Die Polizei war schon ins Büro der Verwaltungsleiterin Susanne Wolf weitergezogen, als sich Leni wieder an ihren neuen Schreibtisch setzte und überlegte, wo sie am besten anfangen sollte. Dann schob sich das Bild der zugegebenermaßen attraktiven Beate und des um einige Jahre älteren Sprachabteilungsleiters, dessen Äußeres so durchschnittlich war, dass man es sich gar nicht merken konnte, vor ihr geistiges Auge. Klaus Dieters Erscheinungsbild wäre ihrer Meinung nach ideal für eine Verbrecherkarriere gewesen. Kein Zeuge hätte ihn genau beschreiben können, außer vielleicht: mittelgroß, mitteldick, mittelblond und mittelviele Haare auf dem Kopf. Ein Kaffee wäre jetzt gut, und eine Suppe oder ein Salat, im Cafe Floor, danach würde sie endgültig loslegen. Leni schnappte sich ihre Tasche und lief die Treppe hinunter. Auf der letzten Stufe zur ersten Etage blieb sie stehen, um zu kontrollieren, ob sie ihr Handy eingesteckt hatte. Plötzlich hörte sie zwei laute Stimmen aus einem der Klassenräume. Neugierig geworden, ging sie leise auf die Geräusche zu und suchte weiter nach ihrem Handy. Damit sie im Falle des Erwischtwerdens nicht als heimliche Mithörerin enttarnt wurde, stellte sie sich vor den Ständer mit den Werbeflyern für die Sprachkurse, nahm einige Flyer heraus und tat so, als würde sie die bunten Informationsblätter neu ordnen. Leni versuchte, ein paar Worte aufzuschnappen, die Stimmen von Klaus Dieter Wisch und Martina Müller-Bär hatte sie längst erkannt.

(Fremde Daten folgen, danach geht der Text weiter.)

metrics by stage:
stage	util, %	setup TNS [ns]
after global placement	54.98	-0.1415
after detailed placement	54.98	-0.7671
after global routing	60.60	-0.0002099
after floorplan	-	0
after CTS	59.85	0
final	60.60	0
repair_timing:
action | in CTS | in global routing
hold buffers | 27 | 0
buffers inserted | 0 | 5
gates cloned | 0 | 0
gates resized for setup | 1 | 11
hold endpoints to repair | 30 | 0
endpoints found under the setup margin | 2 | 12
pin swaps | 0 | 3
--- src/rtl/dovr_pkg.sv ---
`default_nettype none
package dovr_pkg;

    // Mode register addresses
    localparam logic [5:0] TERM_SEL_ADDR = 6'h0B;
    localparam logic [5:0] CA_REF_ADDR = 6'h0C;
    localparam logic [5:0] TRAIN_CTRL_ADDR = 6'h0D;

    // Termination field positions
    localparam int DQ_TERM_LSB = 0;
    localparam int CA_TERM_LSB = 4;
    localparam int NT_TERM_HI = 7;
    localparam int NT_TERM_LO = 3;

    // Reference register field positions
    localparam int REF_LEVEL_LSB = 0;
    localparam int REF_RANGE_BIT = 6;

    // Training control bit positions
    localparam int CBT_BIT = 0;
    localparam int RPT_BIT = 1;
    localparam int VRO_BIT = 2;
    localparam int FAST_REFERENCE_SETTLING_BIT = 3;
    localparam int RRO_BIT = 4;
    localparam int DMD_BIT = 5;
    localparam int FSPWR_BIT = 6;
    localparam int FSPOP_BIT = 7;

    // Reset values
    localparam logic [2:0] TERM_RESET = 3'h0;
    localparam logic [1:0] NT_TERM_RESET = 2'h0;
    localparam logic [5:0] REF_LEVEL_RESET = 6'h0D;
    localparam logic REF_RANGE_RESET = 1'b1;
    localparam logic [7:0] TRAIN_RESET = 8'h00;

    // Decode limits and codes
    localparam logic [2:0] TERM_RESERVED = 3'h7;
    localparam logic [5:0] REF_LEVEL_MAX = 6'h32;
    localparam logic [2:0] RATE_4X = 3'h1;
    localparam logic [2:0] RATE_2X = 3'h2;
    localparam logic [2:0] RATE_1X = 3'h3;

    // Per set point stored copy
    typedef struct packed {
        logic [2:0] dqTerm;
        logic [2:0] caTerm;
        logic [1:0] ntTerm;
        logic refRange;
        logic [5:0] refLevel;
    } dovr_fsp_t;

    // Mode register command
    typedef struct packed {
        logic wrEn;
        logic rdEn;
        logic [5:0] addr;
        logic [7:0] data;
    } dovr_cmd_t;

endpackage : dovr_pkg
`default_nettype wire

--- src/rtl/dovr_term_decode.sv ---
`timescale 1ns/1ps
`default_nettype none
// Decodes a termination code into divider and enable
module dovr_term_decode (
    input wire logic [2:0] code,
    input wire logic nonTarget,
    output logic [2:0] divisor,
    output logic enable,
    output logic reserved
);

    // Code to divider map
    always_comb begin
        divisor = 3'h0;
        enable = 1'b0;
        reserved = 1'b0;
        if (nonTarget) begin
            case (code[1:0])
                2'h0: divisor = 3'h0;
                2'h1: divisor = 3'h3;
                2'h2: divisor = 3'h5;
                default: divisor = 3'h6;
            endcase
            enable = (code[1:0] != 2'h0);
        end else if (code == dovr_pkg::TERM_RESERVED) begin
            reserved = 1'b1;
        end else begin
            divisor = code;
            enable = (code != dovr_pkg::TERM_RESET);
        end
    end

endmodule : dovr_term_decode
`default_nettype wire

--- src/rtl/dovr_mode_regs.sv ---
`timescale 1ns/1ps
`default_nettype none
module dovr_mode_regs #(
    parameter bit RATE_OPTION_CAPABLE = 1'b1
) (
    input wire logic clk,
    input wire logic rst_b,
    input wire dovr_pkg::dovr_cmd_t cmd,
    input wire logic cke,
    input wire logic [5:0] caIn,
    input wire logic calibPinGrounded,
    input wire logic calibCmd,
    input wire logic [2:0] sensorRate,
    input wire logic maskedWrite,
    output logic [7:0] rdData,
    output logic rdValid,
    output logic [7:0] dqOut,
    output logic dqOe,
    output logic [2:0] dataBusTermDiv,
    output logic dataBusTermOn,
    output logic [2:0] cmdBusTermDiv,
    output logic cmdBusTermOn,
    output logic [2:0] nonTargetTermDiv,
    output logic nonTargetTermOn,
    output logic [5:0] cmdRefLevel,
    output logic cmdRefRange,
    output logic refCodeReserved,
    output logic fastSettling,
    output logic readPreambleTraining,
    output logic cmdBusTraining,
    output logic dataMaskEnabled,
    output logic maskedWriteIllegal,
    output logic calibRun,
    output logic useDefaultCalib,
    output logic [2:0] refreshRateReport
);

    // Two set point copies
    dovr_pkg::dovr_fsp_t fsp_r [2];
    // Training and set point control
    logic [7:0] trainCtrl_r;
    // Synchronised clock enable and inputs
    logic [1:0] ckeSync_r;
    logic [5:0] caMeta_r;
    logic [5:0] caSync_r;
    logic calibMeta_r;
    logic calibSync_r;

    // Write and operating set point selectors
    logic wrSel;
    logic opSel;
    dovr_pkg::dovr_fsp_t active;
    logic [2:0] unusedDiv;
    logic dqRes;
    logic caRes;
    logic ntRes;
    // Commands dropped while the bus trains with clock enable low
    logic cmdIgnored;

    assign wrSel = trainCtrl_r[dovr_pkg::FSPWR_BIT];
    // Only the synchronised clock enable is looked at
    assign cmdIgnored = trainCtrl_r[dovr_pkg::CBT_BIT] && !ckeSync_r[1];
    assign opSel = trainCtrl_r[dovr_pkg::FSPOP_BIT];
    assign active = fsp_r[opSel];

    // Returns one when a level code is legal
    function automatic logic level_ok(input logic [5:0] lvl);
        level_ok = (lvl <= dovr_pkg::REF_LEVEL_MAX);
    endfunction : level_ok

    // Pin synchronisers
    always_ff @(posedge clk or negedge rst_b) begin
        if (!rst_b) begin
            ckeSync_r <= 2'h0;
            caMeta_r <= 6'h00;
            caSync_r <= 6'h00;
            calibMeta_r <= 1'b0;
            calibSync_r <= 1'b0;
        end else begin
            ckeSync_r <= {ckeSync_r[0], cke};
            caMeta_r <= caIn;
            caSync_r <= caMeta_r;
            calibMeta_r <= calibPinGrounded;
            calibSync_r <= calibMeta_r;
        end
    end

    // Set point copies, write reaches selected copy
    always_ff @(posedge clk or negedge rst_b) begin
        if (!rst_b) begin
            for (int i = 0; i < 2; i++) begin
                fsp_r[i].dqTerm <= dovr_pkg::TERM_RESET;
                fsp_r[i].caTerm <= dovr_pkg::TERM_RESET;
                fsp_r[i].ntTerm <= dovr_pkg::NT_TERM_RESET;
                fsp_r[i].refRange <= dovr_pkg::REF_RANGE_RESET;
                fsp_r[i].refLevel <= dovr_pkg::REF_LEVEL_RESET;
            end
        end else if (cmd.wrEn && !cmdIgnored) begin
            case (cmd.addr)
                // Termination fields
                dovr_pkg::TERM_SEL_ADDR: begin
                    fsp_r[wrSel].dqTerm <= cmd.data[dovr_pkg::DQ_TERM_LSB +: 3];
                    fsp_r[wrSel].caTerm <= cmd.data[dovr_pkg::CA_TERM_LSB +: 3];
                    fsp_r[wrSel].ntTerm <= {cmd.data[dovr_pkg::NT_TERM_HI],
                                            cmd.data[dovr_pkg::NT_TERM_LO]};
                end
                // Reference level and range
                dovr_pkg::CA_REF_ADDR: begin
                    fsp_r[wrSel].refLevel <= cmd.data[dovr_pkg::REF_LEVEL_LSB +: 6];
                    fsp_r[wrSel].refRange <= cmd.data[dovr_pkg::REF_RANGE_BIT];
                end
                default: begin
                end
            endcase
        end
    end

    // Training control register, write-only
    always_ff @(posedge clk or negedge rst_b) begin
        if (!rst_b) begin
            trainCtrl_r <= dovr_pkg::TRAIN_RESET;
        end else if (cmd.wrEn && !cmdIgnored && cmd.addr == dovr_pkg::TRAIN_CTRL_ADDR) begin
            trainCtrl_r <= cmd.data;
        end
    end

    // Read path: only the reference register is readable
    always_ff @(posedge clk or negedge rst_b) begin
        if (!rst_b) begin
            rdData <= 8'h00;
            rdValid <= 1'b0;
        end else begin
            rdValid <= cmd.rdEn && !cmdIgnored;
            if (cmd.rdEn && !cmdIgnored && cmd.addr == dovr_pkg::CA_REF_ADDR) begin
                rdData <= {1'b0, fsp_r[wrSel].refRange, fsp_r[wrSel].refLevel};
            end else begin
                rdData <= 8'h00;
            end
        end
    end

    // Data pin driver: training mirror or reference output
    always_ff @(posedge clk or negedge rst_b) begin
        if (!rst_b) begin
            dqOut <= 8'h00;
            dqOe <= 1'b0;
        end else if (trainCtrl_r[dovr_pkg::CBT_BIT] && !ckeSync_r[1]) begin
            dqOut <= {2'h0, caSync_r};
            dqOe <= 1'b1;
        end else if (trainCtrl_r[dovr_pkg::VRO_BIT]) begin
            dqOut <= {1'b0, active.refRange, active.refLevel};
            dqOe <= 1'b1;
        end else begin
            dqOut <= 8'h00;
            dqOe <= 1'b0;
        end
    end

    // Refresh rate report with option folding
    always_ff @(posedge clk or negedge rst_b) begin
        if (!rst_b) begin
            refreshRateReport <= dovr_pkg::RATE_1X;
        end else if (RATE_OPTION_CAPABLE && !trainCtrl_r[dovr_pkg::RRO_BIT] &&
                     (sensorRate == dovr_pkg::RATE_4X ||
                      sensorRate == dovr_pkg::RATE_2X)) begin
            refreshRateReport <= dovr_pkg::RATE_1X;
        end else begin
            refreshRateReport <= sensorRate;
        end
    end

    // Calibration gate from grounded resistor pin
    always_ff @(posedge clk or negedge rst_b) begin
        if (!rst_b) begin
            calibRun <= 1'b0;
        end else begin
            calibRun <= calibCmd && !calibSync_r;
        end
    end

    assign useDefaultCalib = calibSync_r;

    // Termination decoders on the operating copy
    dovr_term_decode uDq (
        .code(active.dqTerm),
        .nonTarget(1'b0),
        .divisor(dataBusTermDiv),
        .enable(dataBusTermOn),
        .reserved(dqRes)
    );
    dovr_term_decode uCa (
        .code(active.caTerm),
        .nonTarget(1'b0),
        .divisor(cmdBusTermDiv),
        .enable(cmdBusTermOn),
        .reserved(caRes)
    );
    dovr_term_decode uNt (
        .code({1'b0, active.ntTerm}),
        .nonTarget(1'b1),
        .divisor(nonTargetTermDiv),
        .enable(nonTargetTermOn),
        .reserved(ntRes)
    );
    assign unusedDiv = {dqRes, caRes, ntRes};

    // Operating outputs
    assign cmdRefLevel = active.refLevel;
    assign cmdRefRange = active.refRange;
    assign refCodeReserved = !level_ok(active.refLevel) || dqRes || caRes;
    assign fastSettling = trainCtrl_r[dovr_pkg::FAST_REFERENCE_SETTLING_BIT];
    assign readPreambleTraining = trainCtrl_r[dovr_pkg::RPT_BIT];
    assign cmdBusTraining = trainCtrl_r[dovr_pkg::CBT_BIT];
    assign dataMaskEnabled = !trainCtrl_r[dovr_pkg::DMD_BIT];
    assign maskedWriteIllegal = maskedWrite && trainCtrl_r[dovr_pkg::DMD_BIT];

    // Assertions: register writes and set point copies
    // Accepted reference write lands in the copy chosen at write time
    wr_copy_a: assert property (@(posedge clk) disable iff (!rst_b)
        cmd.wrEn && !cmdIgnored && cmd.addr == dovr_pkg::CA_REF_ADDR |=>
        fsp_r[$past(wrSel)].refLevel == $past(cmd.data[5:0]))
        else $error("reference write missed selected copy");

    // Operating level follows the operating copy
    op_copy_a: assert property (@(posedge clk) disable iff (!rst_b)
        cmdRefLevel == fsp_r[opSel].refLevel)
        else $error("operation not on active copy");

    // Writing the inactive copy leaves operation alone
    wr_inactive_a: assert property (@(posedge clk) disable iff (!rst_b)
        cmd.wrEn && cmd.addr != dovr_pkg::TRAIN_CTRL_ADDR && wrSel != opSel |=>
        cmdRefLevel == $past(cmdRefLevel) && cmdRefRange == $past(cmdRefRange))
        else $error("inactive copy write changed operation");

    // Range of copy 0 kept until overwritten
    range_hold_a: assert property (@(posedge clk) disable iff (!rst_b)
        !(cmd.wrEn && cmd.addr == dovr_pkg::CA_REF_ADDR) |=>
        fsp_r[0].refRange == $past(fsp_r[0].refRange))
        else $error("range changed without write");

    // Training control takes the whole written byte
    train_wr_a: assert property (@(posedge clk) disable iff (!rst_b)
        cmd.wrEn && !cmdIgnored && cmd.addr == dovr_pkg::TRAIN_CTRL_ADDR |=>
        trainCtrl_r == $past(cmd.data))
        else $error("training write lost");

    // Assertions: read path
    // Unused top bit of a read is zero
    rd_zero_a: assert property (@(posedge clk) disable iff (!rst_b)
        rdValid |-> rdData[7] == 1'b0)
        else $error("reserved read bit not zero");

    // Reference read returns the write-selected copy
    rd_ref_a: assert property (@(posedge clk) disable iff (!rst_b)
        cmd.rdEn && !cmdIgnored && cmd.addr == dovr_pkg::CA_REF_ADDR && !cmd.wrEn |=>
        rdData[6:0] == {fsp_r[wrSel].refRange, fsp_r[wrSel].refLevel})
        else $error("reference read mismatch");

    // Write-only registers read back as zero
    rd_other_a: assert property (@(posedge clk) disable iff (!rst_b)
        cmd.rdEn && cmd.addr != dovr_pkg::CA_REF_ADDR |=> rdData == 8'h00)
        else $error("unreadable register returned data");

    // Assertions: training and data pins
    // Dropped commands change no register and give no read
    cbt_ignore_a: assert property (@(posedge clk) disable iff (!rst_b)
        cmdIgnored |=> !rdValid && trainCtrl_r == $past(trainCtrl_r) &&
        fsp_r[0] == $past(fsp_r[0]) && fsp_r[1] == $past(fsp_r[1]))
        else $error("command taken during bus training");

    // Synchronised address pins mirrored one cycle later
    cbt_mirror_a: assert property (@(posedge clk) disable iff (!rst_b)
        cmdBusTraining && !ckeSync_r[1] |=> dqOe && dqOut[5:0] == $past(caSync_r))
        else $error("training mirror missing");

    // Reference output shows the operating copy
    vro_out_a: assert property (@(posedge clk) disable iff (!rst_b)
        trainCtrl_r[dovr_pkg::VRO_BIT] && !cmdIgnored |=>
        dqOe && dqOut == {1'b0, $past(active.refRange), $past(active.refLevel)})
        else $error("reference output not from active copy");

    // Pins released outside training and reference output
    dq_idle_a: assert property (@(posedge clk) disable iff (!rst_b)
        !trainCtrl_r[dovr_pkg::VRO_BIT] && !cmdIgnored |=> !dqOe)
        else $error("data pins driven outside training");

    // Assertions: termination decode
    // Code zero and the reserved code leave termination off
    term_off_a: assert property (@(posedge clk) disable iff (!rst_b)
        dataBusTermOn == (active.dqTerm != dovr_pkg::TERM_RESET &&
                          active.dqTerm != dovr_pkg::TERM_RESERVED) &&
        cmdBusTermOn == (active.caTerm != dovr_pkg::TERM_RESET &&
                         active.caTerm != dovr_pkg::TERM_RESERVED))
        else $error("termination enable disagrees with code");

    // Non-target termination on for every nonzero code
    nt_term_a: assert property (@(posedge clk) disable iff (!rst_b)
        nonTargetTermOn == (active.ntTerm != 2'h0))
        else $error("non-target enable disagrees with code");

    // Assertions: refresh report
    // Four-times rate folded to nominal
    rate_fold_a: assert property (@(posedge clk) disable iff (!rst_b)
        RATE_OPTION_CAPABLE && !trainCtrl_r[4] && sensorRate == 3'h1 |=>
        refreshRateReport == 3'h3)
        else $error("rate not folded to nominal");

    // Two-times rate folded to nominal
    half_rate_a: assert property (@(posedge clk) disable iff (!rst_b)
        RATE_OPTION_CAPABLE && !trainCtrl_r[dovr_pkg::RRO_BIT] &&
        sensorRate == dovr_pkg::RATE_2X |=> refreshRateReport == dovr_pkg::RATE_1X)
        else $error("half rate not folded to nominal");

    // Option set passes the sensor code through
    rate_raw_a: assert property (@(posedge clk) disable iff (!rst_b)
        trainCtrl_r[dovr_pkg::RRO_BIT] |=> refreshRateReport == $past(sensorRate))
        else $error("rate folded with option set");

    // Assertions: calibration and masking
    // Grounded resistor pin blocks calibration
    calib_ignore_a: assert property (@(posedge clk) disable iff (!rst_b)
        calibSync_r |=> !calibRun)
        else $error("calibration ran with grounded pin");

    // Connected resistor pin lets calibration run
    calib_pass_a: assert property (@(posedge clk) disable iff (!rst_b)
        calibCmd && !calibSync_r |=> calibRun)
        else $error("calibration command lost");

    // Mask disable bit turns masking off
    mask_dis_a: assert property (@(posedge clk) disable iff (!rst_b)
        trainCtrl_r[5] |-> !dataMaskEnabled)
        else $error("mask not disabled");

    // Main scenarios
    cbt_c: cover property (@(posedge clk) disable iff (!rst_b) cmdBusTraining && dqOe);
    vro_c: cover property (@(posedge clk) disable iff (!rst_b) trainCtrl_r[2] && opSel);
    fsp1_wr_c: cover property (@(posedge clk) disable iff (!rst_b) cmd.wrEn && wrSel);
    rd_c: cover property (@(posedge clk) disable iff (!rst_b) rdValid && rdData != 8'h00);
    ignore_c: cover property (@(posedge clk) disable iff (!rst_b) cmdIgnored && cmd.wrEn);

endmodule : dovr_mode_regs
`default_nettype wire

„Ich hoffe sehr für dich, dass die Neue nicht so unfähig ist wie die Alte und das Audit gut über die Bühne bringt. Ich erwarte, dass wir einen exzellenten Eindruck hinterlassen und klar wird, wie gut das Institut geleitet wird. Außerdem gehe ich davon aus, dass wir durch die Inspektion eine Reihe von Problemen lösen können, zum Beispiel die mit einigen Lehrerinnen.“
„Martina, ich glaube, da unterliegst du einem kleinen Irrtum. So ein Audit in der Sprachabteilung ist keine Inspektion. Es hat eher den Charakter eines kollegialen Austausches.“
Warum reden die hier im Klassenzimmer? Die möchten nicht von der Polizei belauscht werden, die gerade in der zweiten Etage zugange ist, schoss es Leni durch den Kopf. So ganz wohl fühlte sie sich bei ihrer Mithöraktion nicht.
„Klaus Dieter, du bringst mich wirklich auf die Palme! Du glaubst doch nicht im Ernst an den Quatsch mit dem kollegialen Austausch.